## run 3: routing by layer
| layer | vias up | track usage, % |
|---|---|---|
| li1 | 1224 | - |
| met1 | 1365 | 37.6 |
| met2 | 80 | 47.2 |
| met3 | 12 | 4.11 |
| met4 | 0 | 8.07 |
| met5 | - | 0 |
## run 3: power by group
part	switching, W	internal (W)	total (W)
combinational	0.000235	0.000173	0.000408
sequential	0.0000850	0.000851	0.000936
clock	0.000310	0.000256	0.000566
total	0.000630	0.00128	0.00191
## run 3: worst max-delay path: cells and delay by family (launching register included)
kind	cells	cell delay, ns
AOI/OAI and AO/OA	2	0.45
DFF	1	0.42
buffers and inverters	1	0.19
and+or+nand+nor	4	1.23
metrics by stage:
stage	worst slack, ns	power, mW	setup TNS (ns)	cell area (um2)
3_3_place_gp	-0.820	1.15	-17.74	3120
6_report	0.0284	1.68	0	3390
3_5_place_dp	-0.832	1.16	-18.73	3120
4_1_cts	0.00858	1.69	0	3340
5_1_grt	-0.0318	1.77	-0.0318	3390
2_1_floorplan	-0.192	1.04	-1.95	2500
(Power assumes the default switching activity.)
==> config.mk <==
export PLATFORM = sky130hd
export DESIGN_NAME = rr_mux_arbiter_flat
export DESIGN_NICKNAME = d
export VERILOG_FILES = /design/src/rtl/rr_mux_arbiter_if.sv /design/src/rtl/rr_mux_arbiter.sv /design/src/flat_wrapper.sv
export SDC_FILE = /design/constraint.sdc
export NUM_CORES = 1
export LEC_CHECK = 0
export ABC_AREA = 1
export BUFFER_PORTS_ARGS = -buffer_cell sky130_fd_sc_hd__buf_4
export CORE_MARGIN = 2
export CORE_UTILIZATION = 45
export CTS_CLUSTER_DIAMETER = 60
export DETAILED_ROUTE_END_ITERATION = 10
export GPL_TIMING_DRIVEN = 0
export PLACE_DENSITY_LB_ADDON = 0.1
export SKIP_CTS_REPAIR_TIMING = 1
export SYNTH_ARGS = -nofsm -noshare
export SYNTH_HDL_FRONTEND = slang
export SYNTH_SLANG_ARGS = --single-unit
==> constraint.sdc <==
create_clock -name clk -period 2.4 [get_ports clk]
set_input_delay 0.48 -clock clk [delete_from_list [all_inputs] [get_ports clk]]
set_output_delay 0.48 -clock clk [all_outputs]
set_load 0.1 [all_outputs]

***

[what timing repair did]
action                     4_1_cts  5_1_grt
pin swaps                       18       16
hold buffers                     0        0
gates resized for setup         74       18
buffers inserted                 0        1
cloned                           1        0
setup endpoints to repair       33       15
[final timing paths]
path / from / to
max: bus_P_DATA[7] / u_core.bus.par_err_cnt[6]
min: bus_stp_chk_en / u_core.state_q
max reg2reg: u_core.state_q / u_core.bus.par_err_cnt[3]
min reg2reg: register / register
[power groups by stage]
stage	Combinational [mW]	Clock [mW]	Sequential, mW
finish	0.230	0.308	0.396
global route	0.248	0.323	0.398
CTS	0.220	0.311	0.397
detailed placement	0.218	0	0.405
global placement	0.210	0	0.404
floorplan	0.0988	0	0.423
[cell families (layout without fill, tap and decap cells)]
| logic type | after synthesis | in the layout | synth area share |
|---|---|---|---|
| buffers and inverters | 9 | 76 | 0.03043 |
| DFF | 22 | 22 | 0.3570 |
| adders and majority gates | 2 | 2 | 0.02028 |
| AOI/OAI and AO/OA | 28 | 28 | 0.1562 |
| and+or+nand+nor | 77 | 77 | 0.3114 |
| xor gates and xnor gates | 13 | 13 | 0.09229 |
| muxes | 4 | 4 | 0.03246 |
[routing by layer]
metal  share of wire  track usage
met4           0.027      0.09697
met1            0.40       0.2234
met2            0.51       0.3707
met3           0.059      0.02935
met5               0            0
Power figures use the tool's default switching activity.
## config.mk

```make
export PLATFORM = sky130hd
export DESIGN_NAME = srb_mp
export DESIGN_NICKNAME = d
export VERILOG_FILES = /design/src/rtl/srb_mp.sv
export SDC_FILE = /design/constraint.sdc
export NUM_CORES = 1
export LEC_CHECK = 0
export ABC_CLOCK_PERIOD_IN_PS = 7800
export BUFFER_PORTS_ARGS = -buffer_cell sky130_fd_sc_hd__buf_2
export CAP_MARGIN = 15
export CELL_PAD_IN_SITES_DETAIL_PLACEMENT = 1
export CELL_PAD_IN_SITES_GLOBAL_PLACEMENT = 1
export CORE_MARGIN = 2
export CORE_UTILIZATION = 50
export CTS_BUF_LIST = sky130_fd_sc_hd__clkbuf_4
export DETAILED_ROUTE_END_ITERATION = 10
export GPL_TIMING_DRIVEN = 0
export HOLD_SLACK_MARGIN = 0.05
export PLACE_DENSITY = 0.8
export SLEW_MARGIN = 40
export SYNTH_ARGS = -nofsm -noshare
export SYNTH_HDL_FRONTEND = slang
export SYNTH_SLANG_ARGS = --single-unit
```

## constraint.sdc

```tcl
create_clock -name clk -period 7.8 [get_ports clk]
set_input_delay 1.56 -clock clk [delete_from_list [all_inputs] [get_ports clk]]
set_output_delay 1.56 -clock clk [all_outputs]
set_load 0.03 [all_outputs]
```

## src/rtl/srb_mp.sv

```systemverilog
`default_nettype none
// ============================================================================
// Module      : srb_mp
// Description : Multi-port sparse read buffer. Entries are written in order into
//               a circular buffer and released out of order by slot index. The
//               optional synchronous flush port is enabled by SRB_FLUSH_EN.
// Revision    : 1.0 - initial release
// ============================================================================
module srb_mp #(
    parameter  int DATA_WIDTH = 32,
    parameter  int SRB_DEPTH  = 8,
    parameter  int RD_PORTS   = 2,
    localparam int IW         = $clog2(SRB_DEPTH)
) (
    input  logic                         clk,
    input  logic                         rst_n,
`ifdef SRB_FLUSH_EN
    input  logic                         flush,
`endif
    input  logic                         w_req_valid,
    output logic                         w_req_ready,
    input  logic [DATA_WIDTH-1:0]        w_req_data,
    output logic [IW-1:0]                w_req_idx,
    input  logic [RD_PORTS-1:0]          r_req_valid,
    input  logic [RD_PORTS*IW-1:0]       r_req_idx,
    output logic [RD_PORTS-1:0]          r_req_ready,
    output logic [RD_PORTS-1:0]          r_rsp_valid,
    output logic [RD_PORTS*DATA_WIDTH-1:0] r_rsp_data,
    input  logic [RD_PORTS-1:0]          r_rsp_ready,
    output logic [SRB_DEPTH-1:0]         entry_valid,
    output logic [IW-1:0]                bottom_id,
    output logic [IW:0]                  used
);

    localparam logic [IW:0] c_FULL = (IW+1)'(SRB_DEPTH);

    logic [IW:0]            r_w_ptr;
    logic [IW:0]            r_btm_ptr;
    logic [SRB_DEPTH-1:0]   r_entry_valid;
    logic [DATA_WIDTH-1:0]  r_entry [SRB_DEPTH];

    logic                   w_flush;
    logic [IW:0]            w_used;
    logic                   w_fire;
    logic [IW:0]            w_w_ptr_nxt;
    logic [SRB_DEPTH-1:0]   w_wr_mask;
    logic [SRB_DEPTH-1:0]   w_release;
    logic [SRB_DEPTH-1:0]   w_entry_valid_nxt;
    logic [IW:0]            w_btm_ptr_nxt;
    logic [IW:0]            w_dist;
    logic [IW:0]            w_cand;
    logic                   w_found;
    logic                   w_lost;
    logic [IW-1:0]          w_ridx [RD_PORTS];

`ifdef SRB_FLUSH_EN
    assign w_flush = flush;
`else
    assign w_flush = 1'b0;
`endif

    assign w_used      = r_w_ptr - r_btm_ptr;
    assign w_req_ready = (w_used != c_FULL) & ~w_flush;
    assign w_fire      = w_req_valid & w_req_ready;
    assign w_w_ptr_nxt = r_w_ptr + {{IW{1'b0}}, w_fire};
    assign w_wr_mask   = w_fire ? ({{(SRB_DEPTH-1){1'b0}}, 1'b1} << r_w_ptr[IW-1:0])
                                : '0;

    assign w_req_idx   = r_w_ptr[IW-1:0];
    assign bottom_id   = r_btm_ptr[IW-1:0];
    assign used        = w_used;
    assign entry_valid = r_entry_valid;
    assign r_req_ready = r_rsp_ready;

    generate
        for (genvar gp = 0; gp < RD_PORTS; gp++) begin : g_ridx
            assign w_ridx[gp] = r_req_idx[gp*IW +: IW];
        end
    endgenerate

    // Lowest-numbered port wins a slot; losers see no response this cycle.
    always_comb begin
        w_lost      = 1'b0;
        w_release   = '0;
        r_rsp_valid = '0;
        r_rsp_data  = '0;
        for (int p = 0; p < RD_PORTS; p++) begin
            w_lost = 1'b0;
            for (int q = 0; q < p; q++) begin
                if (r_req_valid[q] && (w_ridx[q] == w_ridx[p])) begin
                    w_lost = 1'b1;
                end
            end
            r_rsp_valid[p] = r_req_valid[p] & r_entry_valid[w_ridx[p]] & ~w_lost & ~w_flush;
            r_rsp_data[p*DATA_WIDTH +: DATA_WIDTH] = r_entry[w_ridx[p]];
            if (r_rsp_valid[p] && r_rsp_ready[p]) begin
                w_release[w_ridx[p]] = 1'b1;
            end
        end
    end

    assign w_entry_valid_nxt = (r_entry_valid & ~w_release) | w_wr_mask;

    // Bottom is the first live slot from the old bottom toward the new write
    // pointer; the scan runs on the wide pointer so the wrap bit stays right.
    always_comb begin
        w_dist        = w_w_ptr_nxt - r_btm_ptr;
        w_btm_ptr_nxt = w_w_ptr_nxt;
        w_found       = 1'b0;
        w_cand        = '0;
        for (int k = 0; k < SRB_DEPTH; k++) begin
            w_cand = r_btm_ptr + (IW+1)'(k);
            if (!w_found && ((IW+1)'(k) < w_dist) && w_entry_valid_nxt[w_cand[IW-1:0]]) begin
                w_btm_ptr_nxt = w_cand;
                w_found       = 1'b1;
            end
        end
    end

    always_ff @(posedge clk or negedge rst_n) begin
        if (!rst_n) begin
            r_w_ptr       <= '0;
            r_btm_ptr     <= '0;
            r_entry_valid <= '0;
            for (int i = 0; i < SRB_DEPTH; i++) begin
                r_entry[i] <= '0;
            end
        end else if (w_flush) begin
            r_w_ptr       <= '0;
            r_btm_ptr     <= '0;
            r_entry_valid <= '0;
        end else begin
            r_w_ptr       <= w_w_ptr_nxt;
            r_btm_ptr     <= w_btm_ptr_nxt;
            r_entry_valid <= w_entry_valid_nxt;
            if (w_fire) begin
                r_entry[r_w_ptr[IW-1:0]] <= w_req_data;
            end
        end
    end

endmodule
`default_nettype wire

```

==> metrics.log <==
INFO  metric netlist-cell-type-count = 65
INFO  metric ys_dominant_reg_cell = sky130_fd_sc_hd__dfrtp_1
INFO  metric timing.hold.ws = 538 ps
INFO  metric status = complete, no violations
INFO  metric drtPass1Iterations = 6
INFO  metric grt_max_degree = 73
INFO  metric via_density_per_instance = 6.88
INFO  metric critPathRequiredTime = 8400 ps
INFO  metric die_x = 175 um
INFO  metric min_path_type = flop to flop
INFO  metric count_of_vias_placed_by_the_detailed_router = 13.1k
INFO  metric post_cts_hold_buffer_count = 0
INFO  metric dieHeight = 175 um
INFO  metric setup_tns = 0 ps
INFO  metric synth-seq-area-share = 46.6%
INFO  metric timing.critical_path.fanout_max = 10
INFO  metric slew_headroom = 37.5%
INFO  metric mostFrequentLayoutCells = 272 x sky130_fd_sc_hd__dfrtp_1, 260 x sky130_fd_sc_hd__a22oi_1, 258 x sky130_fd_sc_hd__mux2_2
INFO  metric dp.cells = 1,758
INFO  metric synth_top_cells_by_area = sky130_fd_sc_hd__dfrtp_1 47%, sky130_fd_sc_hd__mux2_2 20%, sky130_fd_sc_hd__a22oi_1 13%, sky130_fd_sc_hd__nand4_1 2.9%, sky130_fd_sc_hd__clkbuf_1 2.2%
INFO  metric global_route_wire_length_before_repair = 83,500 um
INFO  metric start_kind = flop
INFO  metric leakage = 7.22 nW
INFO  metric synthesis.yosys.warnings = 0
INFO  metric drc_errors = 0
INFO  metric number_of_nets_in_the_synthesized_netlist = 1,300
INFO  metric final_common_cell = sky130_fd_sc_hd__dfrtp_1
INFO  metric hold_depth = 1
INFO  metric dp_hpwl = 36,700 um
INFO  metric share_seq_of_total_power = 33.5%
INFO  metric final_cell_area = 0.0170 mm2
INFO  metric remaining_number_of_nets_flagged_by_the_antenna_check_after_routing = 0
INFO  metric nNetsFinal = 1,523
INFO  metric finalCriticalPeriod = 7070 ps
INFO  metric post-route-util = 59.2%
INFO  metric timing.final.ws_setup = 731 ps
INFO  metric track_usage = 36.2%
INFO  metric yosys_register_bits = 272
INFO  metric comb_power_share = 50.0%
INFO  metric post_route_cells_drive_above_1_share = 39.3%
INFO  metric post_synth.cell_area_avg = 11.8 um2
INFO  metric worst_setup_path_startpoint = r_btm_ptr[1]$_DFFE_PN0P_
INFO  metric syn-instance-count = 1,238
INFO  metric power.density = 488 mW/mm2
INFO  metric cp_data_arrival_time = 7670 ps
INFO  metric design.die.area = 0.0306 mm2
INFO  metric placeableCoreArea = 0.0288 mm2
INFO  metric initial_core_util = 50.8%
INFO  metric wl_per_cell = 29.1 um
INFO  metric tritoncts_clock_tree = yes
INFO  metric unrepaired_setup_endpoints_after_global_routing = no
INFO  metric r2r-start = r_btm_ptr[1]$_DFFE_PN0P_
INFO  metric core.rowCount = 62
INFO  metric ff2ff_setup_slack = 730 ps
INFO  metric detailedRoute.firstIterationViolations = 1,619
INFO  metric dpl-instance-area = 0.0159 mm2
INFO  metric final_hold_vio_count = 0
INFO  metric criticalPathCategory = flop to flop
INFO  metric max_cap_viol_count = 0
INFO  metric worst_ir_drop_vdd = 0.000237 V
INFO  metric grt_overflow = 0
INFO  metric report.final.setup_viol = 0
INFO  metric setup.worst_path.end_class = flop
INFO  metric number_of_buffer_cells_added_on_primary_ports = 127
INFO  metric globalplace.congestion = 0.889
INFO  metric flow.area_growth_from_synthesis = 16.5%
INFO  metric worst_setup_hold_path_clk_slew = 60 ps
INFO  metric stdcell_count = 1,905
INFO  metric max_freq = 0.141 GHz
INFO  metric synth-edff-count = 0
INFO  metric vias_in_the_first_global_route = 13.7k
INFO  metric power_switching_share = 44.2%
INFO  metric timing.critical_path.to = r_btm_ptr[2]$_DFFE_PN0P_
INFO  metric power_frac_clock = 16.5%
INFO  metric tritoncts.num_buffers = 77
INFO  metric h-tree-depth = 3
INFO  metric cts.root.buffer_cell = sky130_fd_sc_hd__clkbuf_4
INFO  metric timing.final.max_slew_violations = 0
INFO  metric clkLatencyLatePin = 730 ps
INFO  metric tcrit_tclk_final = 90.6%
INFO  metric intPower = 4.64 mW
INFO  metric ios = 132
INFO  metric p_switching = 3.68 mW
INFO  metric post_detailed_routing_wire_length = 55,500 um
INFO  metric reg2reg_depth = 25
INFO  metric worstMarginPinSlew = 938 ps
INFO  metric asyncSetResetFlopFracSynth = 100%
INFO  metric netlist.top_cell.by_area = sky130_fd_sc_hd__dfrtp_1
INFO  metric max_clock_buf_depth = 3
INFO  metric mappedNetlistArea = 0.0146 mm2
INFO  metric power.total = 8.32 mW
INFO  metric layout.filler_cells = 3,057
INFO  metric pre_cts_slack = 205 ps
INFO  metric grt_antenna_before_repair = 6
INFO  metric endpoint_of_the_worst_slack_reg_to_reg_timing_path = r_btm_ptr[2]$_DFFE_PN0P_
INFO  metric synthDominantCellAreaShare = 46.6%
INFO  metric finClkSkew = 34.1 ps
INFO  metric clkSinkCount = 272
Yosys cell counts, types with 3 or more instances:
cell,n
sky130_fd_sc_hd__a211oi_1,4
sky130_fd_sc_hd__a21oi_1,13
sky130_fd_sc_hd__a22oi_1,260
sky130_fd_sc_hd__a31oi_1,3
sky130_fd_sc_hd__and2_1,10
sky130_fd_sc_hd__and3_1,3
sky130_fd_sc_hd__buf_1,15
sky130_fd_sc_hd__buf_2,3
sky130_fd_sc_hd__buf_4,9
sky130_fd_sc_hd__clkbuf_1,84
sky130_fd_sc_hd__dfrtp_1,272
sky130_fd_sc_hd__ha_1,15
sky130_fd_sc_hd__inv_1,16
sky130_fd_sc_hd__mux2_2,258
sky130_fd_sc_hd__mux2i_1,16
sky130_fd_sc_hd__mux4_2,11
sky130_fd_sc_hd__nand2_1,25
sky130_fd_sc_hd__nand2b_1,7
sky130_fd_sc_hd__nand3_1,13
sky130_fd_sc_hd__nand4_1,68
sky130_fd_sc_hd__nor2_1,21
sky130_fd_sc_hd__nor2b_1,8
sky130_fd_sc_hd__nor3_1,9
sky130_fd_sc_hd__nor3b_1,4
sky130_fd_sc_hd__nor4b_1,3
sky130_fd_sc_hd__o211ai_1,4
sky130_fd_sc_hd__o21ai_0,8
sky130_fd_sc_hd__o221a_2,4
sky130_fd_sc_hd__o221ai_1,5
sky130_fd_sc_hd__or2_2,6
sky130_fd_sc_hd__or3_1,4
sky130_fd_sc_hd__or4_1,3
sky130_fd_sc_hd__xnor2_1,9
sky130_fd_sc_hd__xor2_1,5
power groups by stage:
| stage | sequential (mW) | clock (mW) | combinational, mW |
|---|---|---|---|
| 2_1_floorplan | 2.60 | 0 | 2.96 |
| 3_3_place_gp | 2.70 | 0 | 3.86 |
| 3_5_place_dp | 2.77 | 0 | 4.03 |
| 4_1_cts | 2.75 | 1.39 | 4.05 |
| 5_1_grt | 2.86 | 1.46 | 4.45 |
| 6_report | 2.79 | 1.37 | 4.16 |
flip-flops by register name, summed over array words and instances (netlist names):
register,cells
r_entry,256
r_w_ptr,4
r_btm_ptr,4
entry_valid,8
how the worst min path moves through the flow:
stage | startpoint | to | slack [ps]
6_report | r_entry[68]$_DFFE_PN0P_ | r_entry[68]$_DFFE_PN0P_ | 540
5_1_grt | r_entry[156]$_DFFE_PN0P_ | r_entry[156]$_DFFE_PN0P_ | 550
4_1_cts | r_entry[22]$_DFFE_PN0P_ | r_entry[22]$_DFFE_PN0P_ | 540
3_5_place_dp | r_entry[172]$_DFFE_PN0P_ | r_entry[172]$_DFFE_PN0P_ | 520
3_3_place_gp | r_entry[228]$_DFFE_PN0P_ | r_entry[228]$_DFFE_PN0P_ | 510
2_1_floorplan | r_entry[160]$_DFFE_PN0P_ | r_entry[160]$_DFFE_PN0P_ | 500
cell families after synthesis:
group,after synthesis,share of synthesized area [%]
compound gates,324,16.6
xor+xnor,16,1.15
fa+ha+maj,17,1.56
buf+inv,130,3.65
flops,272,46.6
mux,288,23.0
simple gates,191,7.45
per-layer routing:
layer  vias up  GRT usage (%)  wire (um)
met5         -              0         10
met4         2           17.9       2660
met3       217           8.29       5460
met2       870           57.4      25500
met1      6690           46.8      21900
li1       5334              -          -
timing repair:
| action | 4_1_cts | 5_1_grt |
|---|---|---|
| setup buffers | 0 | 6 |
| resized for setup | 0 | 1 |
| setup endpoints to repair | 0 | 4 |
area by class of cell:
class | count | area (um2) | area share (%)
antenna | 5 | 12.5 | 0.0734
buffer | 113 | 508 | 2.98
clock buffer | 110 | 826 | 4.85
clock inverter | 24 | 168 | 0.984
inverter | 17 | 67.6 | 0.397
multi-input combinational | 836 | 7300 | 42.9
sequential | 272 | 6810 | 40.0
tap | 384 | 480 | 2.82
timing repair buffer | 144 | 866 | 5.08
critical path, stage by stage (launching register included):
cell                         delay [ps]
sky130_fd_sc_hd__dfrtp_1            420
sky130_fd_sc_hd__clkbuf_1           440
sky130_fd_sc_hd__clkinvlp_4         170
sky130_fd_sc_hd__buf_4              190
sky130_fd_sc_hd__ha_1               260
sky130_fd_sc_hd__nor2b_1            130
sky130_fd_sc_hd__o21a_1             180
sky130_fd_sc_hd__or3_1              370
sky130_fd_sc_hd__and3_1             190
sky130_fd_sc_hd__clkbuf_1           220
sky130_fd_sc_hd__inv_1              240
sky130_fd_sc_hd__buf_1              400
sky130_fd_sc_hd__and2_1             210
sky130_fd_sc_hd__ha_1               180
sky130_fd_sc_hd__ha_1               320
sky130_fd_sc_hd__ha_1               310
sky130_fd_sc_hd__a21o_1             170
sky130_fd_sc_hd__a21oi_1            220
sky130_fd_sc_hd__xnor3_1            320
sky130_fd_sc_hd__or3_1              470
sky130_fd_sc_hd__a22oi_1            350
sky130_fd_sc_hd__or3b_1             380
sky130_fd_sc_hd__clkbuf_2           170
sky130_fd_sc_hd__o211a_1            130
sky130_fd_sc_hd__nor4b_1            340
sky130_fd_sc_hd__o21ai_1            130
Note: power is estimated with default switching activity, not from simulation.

***

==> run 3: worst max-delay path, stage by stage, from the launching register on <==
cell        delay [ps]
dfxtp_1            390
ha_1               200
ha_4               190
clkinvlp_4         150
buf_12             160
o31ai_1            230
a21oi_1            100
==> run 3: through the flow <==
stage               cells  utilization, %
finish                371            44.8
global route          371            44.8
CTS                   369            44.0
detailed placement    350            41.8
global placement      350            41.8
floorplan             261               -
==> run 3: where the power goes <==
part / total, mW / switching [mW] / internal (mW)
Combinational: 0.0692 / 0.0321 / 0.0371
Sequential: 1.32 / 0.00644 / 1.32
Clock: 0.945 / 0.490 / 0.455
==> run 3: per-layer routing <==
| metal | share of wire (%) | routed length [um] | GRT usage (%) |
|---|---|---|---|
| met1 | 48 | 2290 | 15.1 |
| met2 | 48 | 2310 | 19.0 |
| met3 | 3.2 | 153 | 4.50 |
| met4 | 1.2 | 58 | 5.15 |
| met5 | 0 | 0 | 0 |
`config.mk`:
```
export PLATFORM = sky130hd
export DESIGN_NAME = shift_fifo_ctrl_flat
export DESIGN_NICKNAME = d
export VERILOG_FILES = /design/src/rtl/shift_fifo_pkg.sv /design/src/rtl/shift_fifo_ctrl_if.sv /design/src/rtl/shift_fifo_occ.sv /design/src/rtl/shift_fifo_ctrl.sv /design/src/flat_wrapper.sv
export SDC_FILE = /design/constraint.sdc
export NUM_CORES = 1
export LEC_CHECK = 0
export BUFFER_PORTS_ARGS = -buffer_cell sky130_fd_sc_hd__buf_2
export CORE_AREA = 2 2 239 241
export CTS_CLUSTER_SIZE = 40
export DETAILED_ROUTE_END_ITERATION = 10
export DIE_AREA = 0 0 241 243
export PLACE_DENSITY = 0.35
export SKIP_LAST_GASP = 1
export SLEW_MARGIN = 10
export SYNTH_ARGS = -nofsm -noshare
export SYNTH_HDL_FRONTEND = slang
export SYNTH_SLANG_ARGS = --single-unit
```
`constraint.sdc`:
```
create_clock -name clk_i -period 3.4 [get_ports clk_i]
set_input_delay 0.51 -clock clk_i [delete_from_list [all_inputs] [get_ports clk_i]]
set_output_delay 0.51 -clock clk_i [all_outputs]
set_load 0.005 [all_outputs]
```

***

The problem = All lines above that include the word "inverters" must be copied into the answer.

Finished task =
buffers and inverters	1	0.19
| buffers and inverters | 9 | 76 | 0.03043 |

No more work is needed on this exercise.